Fast Online 3D Multi-Camera Multi-Object Tracking and Pose Estimation

arXiv cs.CV / 4/21/2026

📰 NewsDeveloper Stack & InfrastructureModels & Research

Key Points

  • The paper introduces a fast, online approach that jointly performs 3D multi-object tracking and pose estimation using multiple monocular cameras.
  • It only needs 2D bounding box and pose detections, avoiding the need for expensive 3D training data or computationally heavy deep learning models.
  • The method implements a Bayes-optimal multi-object tracking filter to improve computational efficiency while preserving accuracy.
  • Experiments show the proposed algorithm is significantly faster than state-of-the-art approaches without sacrificing accuracy, relying on publicly available pre-trained 2D detectors.
  • The system is demonstrated to remain robust even when multiple cameras disconnect and later reconnect intermittently during operation.

Abstract

This paper proposes a fast and online method for jointly performing 3D multi-object tracking and pose estimation using multiple monocular cameras.

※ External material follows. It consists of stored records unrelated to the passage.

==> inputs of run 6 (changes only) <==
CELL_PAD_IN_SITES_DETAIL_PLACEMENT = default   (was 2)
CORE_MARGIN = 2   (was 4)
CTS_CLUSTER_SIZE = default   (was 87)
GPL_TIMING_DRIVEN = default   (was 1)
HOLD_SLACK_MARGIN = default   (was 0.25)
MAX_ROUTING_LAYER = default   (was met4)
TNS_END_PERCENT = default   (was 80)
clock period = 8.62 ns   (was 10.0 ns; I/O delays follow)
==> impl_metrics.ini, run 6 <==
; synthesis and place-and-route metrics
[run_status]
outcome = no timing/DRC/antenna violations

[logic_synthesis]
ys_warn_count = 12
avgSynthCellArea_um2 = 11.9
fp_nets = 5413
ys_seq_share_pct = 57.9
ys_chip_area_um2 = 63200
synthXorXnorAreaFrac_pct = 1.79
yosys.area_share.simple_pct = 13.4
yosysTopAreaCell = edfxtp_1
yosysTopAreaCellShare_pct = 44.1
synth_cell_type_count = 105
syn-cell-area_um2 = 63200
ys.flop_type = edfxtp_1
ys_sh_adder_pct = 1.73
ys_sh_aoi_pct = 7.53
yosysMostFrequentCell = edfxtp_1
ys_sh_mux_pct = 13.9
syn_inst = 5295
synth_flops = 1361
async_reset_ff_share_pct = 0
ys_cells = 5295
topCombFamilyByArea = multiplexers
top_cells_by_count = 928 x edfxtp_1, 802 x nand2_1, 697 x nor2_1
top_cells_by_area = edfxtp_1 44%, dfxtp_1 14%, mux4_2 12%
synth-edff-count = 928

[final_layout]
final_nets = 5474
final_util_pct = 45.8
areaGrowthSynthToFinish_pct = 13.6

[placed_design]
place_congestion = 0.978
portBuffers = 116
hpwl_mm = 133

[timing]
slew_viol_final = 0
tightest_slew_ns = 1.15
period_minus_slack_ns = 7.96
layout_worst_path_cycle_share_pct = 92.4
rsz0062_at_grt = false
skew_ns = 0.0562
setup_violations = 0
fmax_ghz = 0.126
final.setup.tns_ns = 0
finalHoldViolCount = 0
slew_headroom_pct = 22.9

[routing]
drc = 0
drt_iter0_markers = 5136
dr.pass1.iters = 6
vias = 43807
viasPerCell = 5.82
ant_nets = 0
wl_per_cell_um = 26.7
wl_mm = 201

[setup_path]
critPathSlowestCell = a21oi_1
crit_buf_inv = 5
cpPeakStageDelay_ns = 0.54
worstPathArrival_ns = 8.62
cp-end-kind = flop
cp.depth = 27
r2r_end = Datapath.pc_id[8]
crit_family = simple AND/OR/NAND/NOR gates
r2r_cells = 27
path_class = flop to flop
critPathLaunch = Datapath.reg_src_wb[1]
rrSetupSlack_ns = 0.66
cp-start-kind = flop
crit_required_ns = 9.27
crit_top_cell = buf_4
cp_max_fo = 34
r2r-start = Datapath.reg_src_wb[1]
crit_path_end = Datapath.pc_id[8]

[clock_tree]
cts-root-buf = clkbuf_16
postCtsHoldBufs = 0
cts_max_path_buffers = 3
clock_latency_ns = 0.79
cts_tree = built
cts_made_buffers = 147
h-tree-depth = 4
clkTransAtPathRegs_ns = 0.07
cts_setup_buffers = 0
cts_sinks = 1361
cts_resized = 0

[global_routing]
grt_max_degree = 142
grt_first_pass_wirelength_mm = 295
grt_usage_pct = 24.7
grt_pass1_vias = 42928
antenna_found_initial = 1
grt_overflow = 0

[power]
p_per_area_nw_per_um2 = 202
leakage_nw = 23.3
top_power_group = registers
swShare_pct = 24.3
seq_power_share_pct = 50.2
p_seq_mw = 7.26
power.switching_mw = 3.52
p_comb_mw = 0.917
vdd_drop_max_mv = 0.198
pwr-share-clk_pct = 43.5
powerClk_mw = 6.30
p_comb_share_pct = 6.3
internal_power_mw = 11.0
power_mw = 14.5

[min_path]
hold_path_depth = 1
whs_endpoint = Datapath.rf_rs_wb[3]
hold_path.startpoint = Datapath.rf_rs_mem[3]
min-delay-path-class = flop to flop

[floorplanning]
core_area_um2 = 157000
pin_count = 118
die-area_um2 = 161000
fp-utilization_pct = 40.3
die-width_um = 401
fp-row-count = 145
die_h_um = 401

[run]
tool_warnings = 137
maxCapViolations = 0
## mac_array_4x4
module mac_array_4x4 (
    input wire clk,
    input wire rst_n,
    input wire en,
    input wire load_acc,
    input wire [15:0] a_in_0,
    input wire [15:0] a_in_1,
    input wire [15:0] a_in_2,
    input wire [15:0] a_in_3,
    input wire [15:0] b_in_0,
    input wire [15:0] b_in_1,
    input wire [15:0] b_in_2,
    input wire [15:0] b_in_3,
    input wire [511:0] partial_sum_init,
    output wire [31:0] result_0_0, result_0_1, result_0_2, result_0_3,
    output wire [31:0] result_1_0, result_1_1, result_1_2, result_1_3,
    output wire [31:0] result_2_0, result_2_1, result_2_2, result_2_3,
    output wire [31:0] result_3_0, result_3_1, result_3_2, result_3_3
);
    wire [15:0] a_wire [0:3][0:4];   
    wire [15:0] b_wire [0:4][0:3];   
    assign a_wire[0][0] = a_in_0;
    assign a_wire[1][0] = a_in_1;
    assign a_wire[2][0] = a_in_2;
    assign a_wire[3][0] = a_in_3;
  ...
clock: 17.7 ns
lec_check: 0
abc_area: 1
cap_margin: 20
cell_pad_in_sites_global_placement: 1
core_margin: 5
core_utilization: 17
cts_cluster_diameter: 35
gpl_routability_driven: 1
gpl_timing_driven: 1
setup_slack_margin: 0.43
slew_margin: 20
run.sh (not shown) runs the stock make flow with config.mk's settings and CLKGATE_MAP_FILE=.
The starting point passed the timing, DRC and antenna checks.
Then changed:
Settings changed: ABC_AREA 1 to default, CELL_PAD_IN_SITES_GLOBAL_PLACEMENT 1 to default, CORE_MARGIN 5 to 2, CORE_UTILIZATION 17 to 72, CTS_CLUSTER_DIAMETER 35 to default, HOLD_SLACK_MARGIN from default to 0.17, PLACE_DENSITY_LB_ADDON from default to 0.22, SETUP_SLACK_MARGIN 0.43 to -0.49, TNS_END_PERCENT from default to 75.
Clock period 17.7 ns to 14.5 ns, I/O delays scaled along.
- This time the run ran to the end with violations: setup timing
- via count came out lower by a few percent
- worst setup slack got worse by 1400 ps
- final cell count goes down by well over a third
- synthesized area fell by a few percent
- routed wire length decreases by a quarter to a third
- die size falls by well over a third
- clock skew is lower by 63 ps
Then changed:
Settings changed: CAP_MARGIN 20 to 15, CTS_CLUSTER_SIZE from default to 91, PLACE_DENSITY_LB_ADDON 0.22 to default, SETUP_SLACK_MARGIN -0.49 to 2.52, TNS_END_PERCENT 75 to default.
Clock period 14.5 ns to 9.88 ns, I/O delays scaled along.
=>
- The new run completed, yet does not pass: setup timing
- die size stays the same
- first-iteration DRC count falls by 1.1%
- synthesized area is unchanged
- sequential cell count does not change
- count of clock-buffer cells in the layout goes up by 3
- synthesized cell count does not change
Then changed:
Settings changed: CAP_MARGIN 15 to 20, CORE_UTILIZATION 72 to 40, CTS_CLUSTER_SIZE 91 to default, GPL_ROUTABILITY_DRIVEN 1 to default, GPL_TIMING_DRIVEN 1 to default, HOLD_SLACK_MARGIN 0.17 to default, SETUP_SLACK_MARGIN 2.52 to default.
Clock period 9.88 ns to 18.0 ns, I/O delays scaled along.
The new run finished with timing, DRC and antenna clean.
Non-clock buffer count falls by 647.
Hold slack loses 61 ps.
Routed wire length rises by 2.1%.
Setup slack gains 5200 ps.

---

mac_array_4x4 again, from the RTL that the note above started with.
export LEC_CHECK = 0
export CAP_MARGIN = 0
export CORE_MARGIN = 2
export CORE_UTILIZATION = 72
export CTS_CLUSTER_DIAMETER = 71
export CTS_CLUSTER_SIZE = 11
export HOLD_SLACK_MARGIN = 0.3
export PLACE_DENSITY = 0.41
export SLEW_MARGIN = 20
export TNS_END_PERCENT = 5
create_clock -name core_clock -period 8.1 [get_ports {clk}]
The baseline finished with negative setup slack left.
Next try:
==> flow/config.mk (replaced) <==
export PLATFORM = sky130hd
export DESIGN_NAME = mac_array_4x4
export DESIGN_NICKNAME = mac_array_4x4
export VERILOG_FILES = /design/flow/design.v
export SDC_FILE = /design/flow/constraint.sdc
export NUM_CORES = 4
export LEC_CHECK = 0
export CAP_MARGIN = 20
export CORE_MARGIN = 2
export CORE_UTILIZATION = 40
export SLEW_MARGIN = 20
==> flow/constraint.sdc (replaced) <==
create_clock -name core_clock -period 17.3 [get_ports {clk}]
set_input_delay 3.4600 -clock core_clock [delete_from_list [all_inputs] [get_ports {clk}]]
set_output_delay 3.4600 -clock core_clock [all_outputs]
set_load 0.01 [all_outputs]
What happened:
- Now the flow completed with no timing, DRC or antenna violations
- design area falls by 1.7%
- worst hold slack degrades by 0.063 ns
- clock skew increases by 0.022 ns
- wire length grows by 1.9%
- non-clock buffer count is lower by 657
- via count goes down by 6.8%
- clock-buffer cell count goes up by 34
- critical path depth grows by 2
- synthesized area is unchanged

---

mac_array_4x4 again, from the RTL that the note above started with.
// mac_array_4x4
module mac_array_4x4 (
    input wire clk,
    input wire rst_n,
    input wire en,
    input wire load_acc,
    input wire [15:0] a_in_0,
    input wire [15:0] a_in_1,
    input wire [15:0] a_in_2,
    input wire [15:0] a_in_3,
    input wire [15:0] b_in_0,
    input wire [15:0] b_in_1,
    input wire [15:0] b_in_2,
    input wire [15:0] b_in_3,
    input wire [511:0] partial_sum_init,
    output wire [31:0] result_0_0, result_0_1, result_0_2, result_0_3,
    output wire [31:0] result_1_0, result_1_1, result_1_2, result_1_3,
    output wire [31:0] result_2_0, result_2_1, result_2_2, result_2_3,
    output wire [31:0] result_3_0, result_3_1, result_3_2, result_3_3
);
export LEC_CHECK = 0
export CAP_MARGIN = 20
export CORE_MARGIN = 2
export CORE_UTILIZATION = 40
export MAX_ROUTING_LAYER = met4
export MIN_ROUTING_LAYER = met2
export PLACE_DENSITY_LB_ADDON = 0.03
export SETUP_SLACK_MARGIN = -1.98
export SLEW_MARGIN = 20
create_clock -name core_clock -period 27.0 [get_ports {clk}]
The baseline went through all stages and came out clean.
Rerun with:
--- a/flow/config.mk
+++ b/flow/config.mk
@@ -9,7 +9,4 @@
 export CORE_MARGIN = 2
-export CORE_UTILIZATION = 40
-export MAX_ROUTING_LAYER = met4
-export MIN_ROUTING_LAYER = met2
-export PLACE_DENSITY_LB_ADDON = 0.03
-export SETUP_SLACK_MARGIN = -1.98
+export CORE_UTILIZATION = 64
+export CTS_CLUSTER_SIZE = 99
 export SLEW_MARGIN = 20
==> flow/constraint.sdc (replaced) <==
create_clock -name core_clock -period 22.4 [get_ports {clk}]
set_input_delay 4.4800 -clock core_clock [delete_from_list [all_inputs] [get_ports {clk}]]
set_output_delay 4.4800 -clock core_clock [all_outputs]
set_load 0.01 [all_outputs]
=> Non-clock buffer count fell by 80. Wire length fell by 15%. Cell area fell by 2.0%. Register-to-register slack loses 4.2 ns. Die size fell by 37%.
Rerun with:
--- a/flow/config.mk
+++ b/flow/config.mk
@@ -9,4 +9,4 @@
 export CORE_MARGIN = 2
-export CORE_UTILIZATION = 64
-export CTS_CLUSTER_SIZE = 99
+export CORE_UTILIZATION = 48
+export SETUP_SLACK_MARGIN = -1.35
 export SLEW_MARGIN = 20
==> flow/constraint.sdc (replaced) <==
create_clock -name core_clock -period 14.5 [get_ports {clk}]
set_input_delay 2.9000 -clock core_clock [delete_from_list [all_inputs] [get_ports {clk}]]
set_output_delay 2.9000 -clock core_clock [all_outputs]
set_load 0.01 [all_outputs]
The new run finished with setup timing left; hold slack improves by 0.070 ns; first-iteration DRC count falls by 4.9%; die area rises by 33%; via count rises by 0.49%; wire length rises by 6.8%; sequential cell count is unchanged; worst setup slack degrades by 4.9 ns; global-route usage falls by 7.6 points; area after synthesis stays the same; final cell count rises by 7.6%; sequential share of layout area falls by 0.37 points.
Rerun with:
--- a/flow/config.mk
+++ b/flow/config.mk
@@ -9,4 +9,4 @@
 export CORE_MARGIN = 2
-export CORE_UTILIZATION = 48
-export SETUP_SLACK_MARGIN = -1.35
+export CORE_UTILIZATION = 68
+export HOLD_SLACK_MARGIN = -0.08
 export SLEW_MARGIN = 20
==> flow/constraint.sdc (replaced) <==
create_clock -name core_clock -period 14.1 [get_ports {clk}]
set_input_delay 2.8200 -clock core_clock [delete_from_list [all_inputs] [get_ports {clk}]]
set_output_delay 2.8200 -clock core_clock [all_outputs]
set_load 0.01 [all_outputs]
What happened:
- The changed run ran to the end with violations: setup timing
- setup slack improves by 0.16 ns
- via count is higher by a few percent
- clock-buffer cell count is lower by 17
- register-to-register slack is better by 0.70 ns
- clock skew fell by 0.021 ns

Our algorithm requires only 2D bounding box and pose detections, eliminating the need for costly 3D training data or computationally expensive deep learning models. Our solution is an efficient implementation of a Bayes-optimal multi-object tracking filter, enhancing computational efficiency while maintaining accuracy. We demonstrate that our algorithm is significantly faster than state-of-the-art methods without compromising accuracy, using only publicly available pre-trained 2D detection models. We also illustrate the robust performance of our algorithm in scenarios where multiple cameras are intermittently disconnected or reconnected during operation.